- Born: April 27, 1911 Furth im Wald, Germany
- Died: January 14, 1985 (aged 73) São Paulo, Brazil
- Known for: Research on venomous arachnids and animal venoms
- Scientific career
- Fields: Biology, Arachnology, Zoology

= Wolfgang Bücherl =

German-Brazilian arachnologist

Wolfgang Bücherl (April 27, 1911 – January 14, 1985) was a German-Brazilian biologist, university professor, and noted arachnologist. He became internationally known for his long-standing work at the Butantan Institute in São Paulo, particularly for his research on venomous arachnids and animal toxins.

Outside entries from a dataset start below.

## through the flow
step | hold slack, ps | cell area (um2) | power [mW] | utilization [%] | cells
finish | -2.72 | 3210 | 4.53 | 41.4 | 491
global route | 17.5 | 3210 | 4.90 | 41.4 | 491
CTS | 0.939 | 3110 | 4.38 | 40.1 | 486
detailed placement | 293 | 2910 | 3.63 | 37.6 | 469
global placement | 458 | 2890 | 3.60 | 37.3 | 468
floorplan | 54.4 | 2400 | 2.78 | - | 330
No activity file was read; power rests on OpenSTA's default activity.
File: config.mk
export PLATFORM = sky130hd
export DESIGN_NAME = fetch_stage
export DESIGN_NICKNAME = d
export VERILOG_FILES = /design/src/rtl/fetch_stage.sv
export SDC_FILE = /design/constraint.sdc
export NUM_CORES = 1
export LEC_CHECK = 0
export CORE_MARGIN = 1
export CORE_UTILIZATION = 45
export CTS_CLUSTER_SIZE = 14
export DETAILED_ROUTE_END_ITERATION = 16
export HOLD_SLACK_MARGIN = 0.02
export PLACE_DENSITY = 0.78
export SYNTH_ARGS = -nofsm -noshare
export SYNTH_HDL_FRONTEND = slang
export SYNTH_SLANG_ARGS = --single-unit
File: constraint.sdc
create_clock -name clk -period 7.7 [get_ports clk]
set_input_delay 0.77 -clock clk [delete_from_list [all_inputs] [get_ports clk]]
set_output_delay 0.77 -clock clk [all_outputs]
set_load 0.02 [all_outputs]
--- config.mk ---
export PLATFORM = sky130hd
export DESIGN_NAME = instr_decode_ctrl
export DESIGN_NICKNAME = d
export VERILOG_FILES = /design/src/rtl/instr_decode_ctrl.sv
export SDC_FILE = /design/constraint.sdc
export NUM_CORES = 1
export LEC_CHECK = 0
export CAP_MARGIN = 20
export CORE_ASPECT_RATIO = 1.25
export CORE_MARGIN = 2
export CORE_UTILIZATION = 45
export DETAILED_ROUTE_END_ITERATION = 8
export PLACE_DENSITY = 0.78
export REMOVE_ABC_BUFFERS = 1
export SLEW_MARGIN = 20
export SYNTH_ARGS = -nofsm -noshare
export SYNTH_HDL_FRONTEND = slang
export SYNTH_SLANG_ARGS = --single-unit
export TNS_END_PERCENT = 1
--- constraint.sdc ---
create_clock -name clk -period 3.2 [get_ports clk]
set_input_delay 0.32 -clock clk [delete_from_list [all_inputs] [get_ports clk]]
set_output_delay 0.32 -clock clk [all_outputs]
set_load 0.05 [all_outputs]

== Early life and education ==
Bücherl was born in Furth im Wald, Germany, in 1911. At the age of 18, he emigrated to Brazil, where he studied from 1930 to 1932 at the Faculty of Philosophy of the Pontifical Catholic University of São Paulo. Although initially enrolled in philosophy-related studies, he soon developed a stronger interest in biology. He later pursued studies in biology and natural sciences at the Westphalian Wilhelms University of Münster in Germany. His doctoral dissertation was titled On the question of the phylogenetic origin of the thoracic musculature of Lithobius fortificatus. A contribution to the study of arthropods, reflecting his early specialization in arthropod morphology and evolution.

== Academic and research career ==
After completing his doctorate, Bücherl returned to Brazil in 1938. He was appointed full professor of biology at the Pontifical Catholic University of São Paulo, a position he held during 1939 and 1940. At the same time, he began working at the Butantan Institute in São Paulo. Bücherl’s career at the Butantan Institute spanned more than 35 years. He eventually became a division director, and his research during this period earned him international recognition. His scientific output included numerous studies on venomous arachnids and scorpions, published as books, monographs, and comprehensive reference works on venomous animals and animal toxins.

Among his best-known publications is the book Das Haus der Gifte – Die Geschichte vom Butantan Institut São Paulo (“The House of Poisons – The History of the Butantan Institute, São Paulo”), published in 1963 by the Franckh’sche Verlagshandlung (Kosmos Society of Friends of Nature) in Stuttgart. Following his retirement, Bücherl served for several years as managing director of the Hans Staden Institute.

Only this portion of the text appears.